L'espressione "fuga dei cervelli" (in inglese human capital flight, o spesso brain drain) indica l'emigrazione verso Paesi stranieri di persone di talento o alta specializzazione professionale formatesi in madrepatria. Tale termine, riferito al cosiddetto "capitale umano", rievoca quello della "fuga dei capitali", ovvero il disinvestimento economico da ambienti non favorevoli all'impresa. Il fenomeno è generalmente visto con preoccupazione[1] perché rischia di rallentare il progresso culturale, tecnologico ed economico dei Paesi dai quali avviene la fuga, fino a rendere difficile lo stesso ricambio della classe docente.

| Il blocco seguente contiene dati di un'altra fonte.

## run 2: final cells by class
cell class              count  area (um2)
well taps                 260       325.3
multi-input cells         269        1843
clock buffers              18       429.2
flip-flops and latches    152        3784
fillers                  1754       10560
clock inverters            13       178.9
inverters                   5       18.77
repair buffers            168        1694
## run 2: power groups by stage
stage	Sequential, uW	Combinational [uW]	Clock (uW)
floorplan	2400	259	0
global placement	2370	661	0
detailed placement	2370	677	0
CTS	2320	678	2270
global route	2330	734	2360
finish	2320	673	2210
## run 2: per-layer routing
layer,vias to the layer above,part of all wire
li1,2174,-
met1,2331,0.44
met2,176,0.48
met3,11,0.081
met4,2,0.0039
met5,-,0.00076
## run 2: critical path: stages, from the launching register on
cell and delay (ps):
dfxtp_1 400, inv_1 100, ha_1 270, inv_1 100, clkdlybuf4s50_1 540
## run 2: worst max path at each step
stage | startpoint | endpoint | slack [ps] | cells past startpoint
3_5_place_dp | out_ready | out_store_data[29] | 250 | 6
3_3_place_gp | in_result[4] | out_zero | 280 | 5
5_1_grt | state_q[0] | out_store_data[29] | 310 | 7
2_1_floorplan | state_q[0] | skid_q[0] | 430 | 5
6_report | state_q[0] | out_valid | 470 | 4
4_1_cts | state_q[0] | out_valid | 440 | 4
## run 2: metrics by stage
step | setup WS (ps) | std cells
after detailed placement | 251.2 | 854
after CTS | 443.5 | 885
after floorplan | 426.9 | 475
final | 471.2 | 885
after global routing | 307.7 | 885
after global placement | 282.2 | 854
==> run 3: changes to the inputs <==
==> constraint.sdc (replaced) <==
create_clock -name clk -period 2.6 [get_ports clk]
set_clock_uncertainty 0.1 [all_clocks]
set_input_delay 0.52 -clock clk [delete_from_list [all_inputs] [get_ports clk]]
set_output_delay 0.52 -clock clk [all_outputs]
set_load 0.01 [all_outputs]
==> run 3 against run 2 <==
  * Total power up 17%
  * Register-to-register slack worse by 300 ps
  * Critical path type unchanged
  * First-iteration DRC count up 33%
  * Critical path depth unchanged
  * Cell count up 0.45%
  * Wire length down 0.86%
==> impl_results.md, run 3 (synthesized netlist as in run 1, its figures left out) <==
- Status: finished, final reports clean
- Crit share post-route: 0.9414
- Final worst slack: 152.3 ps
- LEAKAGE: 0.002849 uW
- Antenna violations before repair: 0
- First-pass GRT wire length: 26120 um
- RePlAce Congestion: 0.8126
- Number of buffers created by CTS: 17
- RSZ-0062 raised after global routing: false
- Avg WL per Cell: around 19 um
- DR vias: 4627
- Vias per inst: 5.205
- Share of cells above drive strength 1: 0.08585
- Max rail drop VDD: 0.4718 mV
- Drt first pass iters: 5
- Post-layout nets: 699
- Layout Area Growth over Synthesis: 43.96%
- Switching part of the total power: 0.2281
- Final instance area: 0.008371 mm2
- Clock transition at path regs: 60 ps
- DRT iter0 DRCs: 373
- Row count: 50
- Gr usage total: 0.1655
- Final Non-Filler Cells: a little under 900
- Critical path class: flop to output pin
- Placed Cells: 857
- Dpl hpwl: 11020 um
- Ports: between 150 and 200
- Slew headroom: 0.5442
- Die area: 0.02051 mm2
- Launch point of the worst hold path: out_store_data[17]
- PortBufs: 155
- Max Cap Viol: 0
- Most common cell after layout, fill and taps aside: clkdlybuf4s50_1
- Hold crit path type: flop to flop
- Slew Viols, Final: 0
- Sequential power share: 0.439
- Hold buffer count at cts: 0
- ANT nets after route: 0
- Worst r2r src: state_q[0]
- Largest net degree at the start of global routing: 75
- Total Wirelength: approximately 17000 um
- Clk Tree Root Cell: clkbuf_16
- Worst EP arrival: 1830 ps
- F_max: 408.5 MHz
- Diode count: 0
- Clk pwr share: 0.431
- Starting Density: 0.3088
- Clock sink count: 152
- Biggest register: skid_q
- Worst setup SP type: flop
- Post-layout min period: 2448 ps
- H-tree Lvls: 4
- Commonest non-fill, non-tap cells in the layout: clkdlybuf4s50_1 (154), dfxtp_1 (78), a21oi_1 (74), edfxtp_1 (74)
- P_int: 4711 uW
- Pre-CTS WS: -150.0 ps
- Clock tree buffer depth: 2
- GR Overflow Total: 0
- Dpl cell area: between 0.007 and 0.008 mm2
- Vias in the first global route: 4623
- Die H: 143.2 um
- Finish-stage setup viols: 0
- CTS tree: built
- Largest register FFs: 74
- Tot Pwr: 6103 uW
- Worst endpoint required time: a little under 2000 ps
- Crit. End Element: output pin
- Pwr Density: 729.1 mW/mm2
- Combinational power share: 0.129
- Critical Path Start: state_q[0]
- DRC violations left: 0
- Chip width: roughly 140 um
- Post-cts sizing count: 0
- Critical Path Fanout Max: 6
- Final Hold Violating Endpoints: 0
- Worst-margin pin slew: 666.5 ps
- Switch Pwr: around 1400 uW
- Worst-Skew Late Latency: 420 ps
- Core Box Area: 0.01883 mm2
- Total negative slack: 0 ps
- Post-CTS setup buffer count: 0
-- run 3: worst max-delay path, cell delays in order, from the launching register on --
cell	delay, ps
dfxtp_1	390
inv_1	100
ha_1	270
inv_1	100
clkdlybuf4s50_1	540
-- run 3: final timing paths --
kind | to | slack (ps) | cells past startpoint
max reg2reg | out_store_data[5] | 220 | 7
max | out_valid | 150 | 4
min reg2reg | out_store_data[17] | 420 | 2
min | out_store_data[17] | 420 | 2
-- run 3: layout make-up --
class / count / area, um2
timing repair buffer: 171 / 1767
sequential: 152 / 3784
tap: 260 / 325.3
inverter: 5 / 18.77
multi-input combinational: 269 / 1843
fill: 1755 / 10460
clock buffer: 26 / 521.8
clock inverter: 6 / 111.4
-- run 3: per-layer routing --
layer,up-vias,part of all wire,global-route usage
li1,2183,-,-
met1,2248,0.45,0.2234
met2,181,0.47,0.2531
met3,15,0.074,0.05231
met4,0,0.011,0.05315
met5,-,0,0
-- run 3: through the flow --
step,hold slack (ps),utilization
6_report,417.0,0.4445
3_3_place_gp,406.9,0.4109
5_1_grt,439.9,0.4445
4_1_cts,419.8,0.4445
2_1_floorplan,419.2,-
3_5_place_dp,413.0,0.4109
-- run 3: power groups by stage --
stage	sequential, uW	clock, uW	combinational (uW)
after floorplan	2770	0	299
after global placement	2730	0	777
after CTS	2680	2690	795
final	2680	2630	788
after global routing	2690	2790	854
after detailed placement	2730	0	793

Il fatto che giovani neolaureati e neodottorati vadano a lavorare in università e centri di ricerca di altre nazioni è fisiologico, ai nostri giorni, perché connaturato alla forte globalizzazione attuale della ricerca. I grandi centri di ricerca attirano persone brillanti provenienti da tutto il mondo. La mobilità degli studiosi è un fenomeno comune fin dagli albori delle università e di per sé un fattore di arricchimento culturale e professionale, perché la ricerca non conosce frontiere.
Il problema per un Paese nasce quando il saldo tra gli studiosi che partono e quelli che arrivano è negativo, cioè quando un Paese non riesce ad attirare tanti studiosi quanti quelli che se ne sono andati.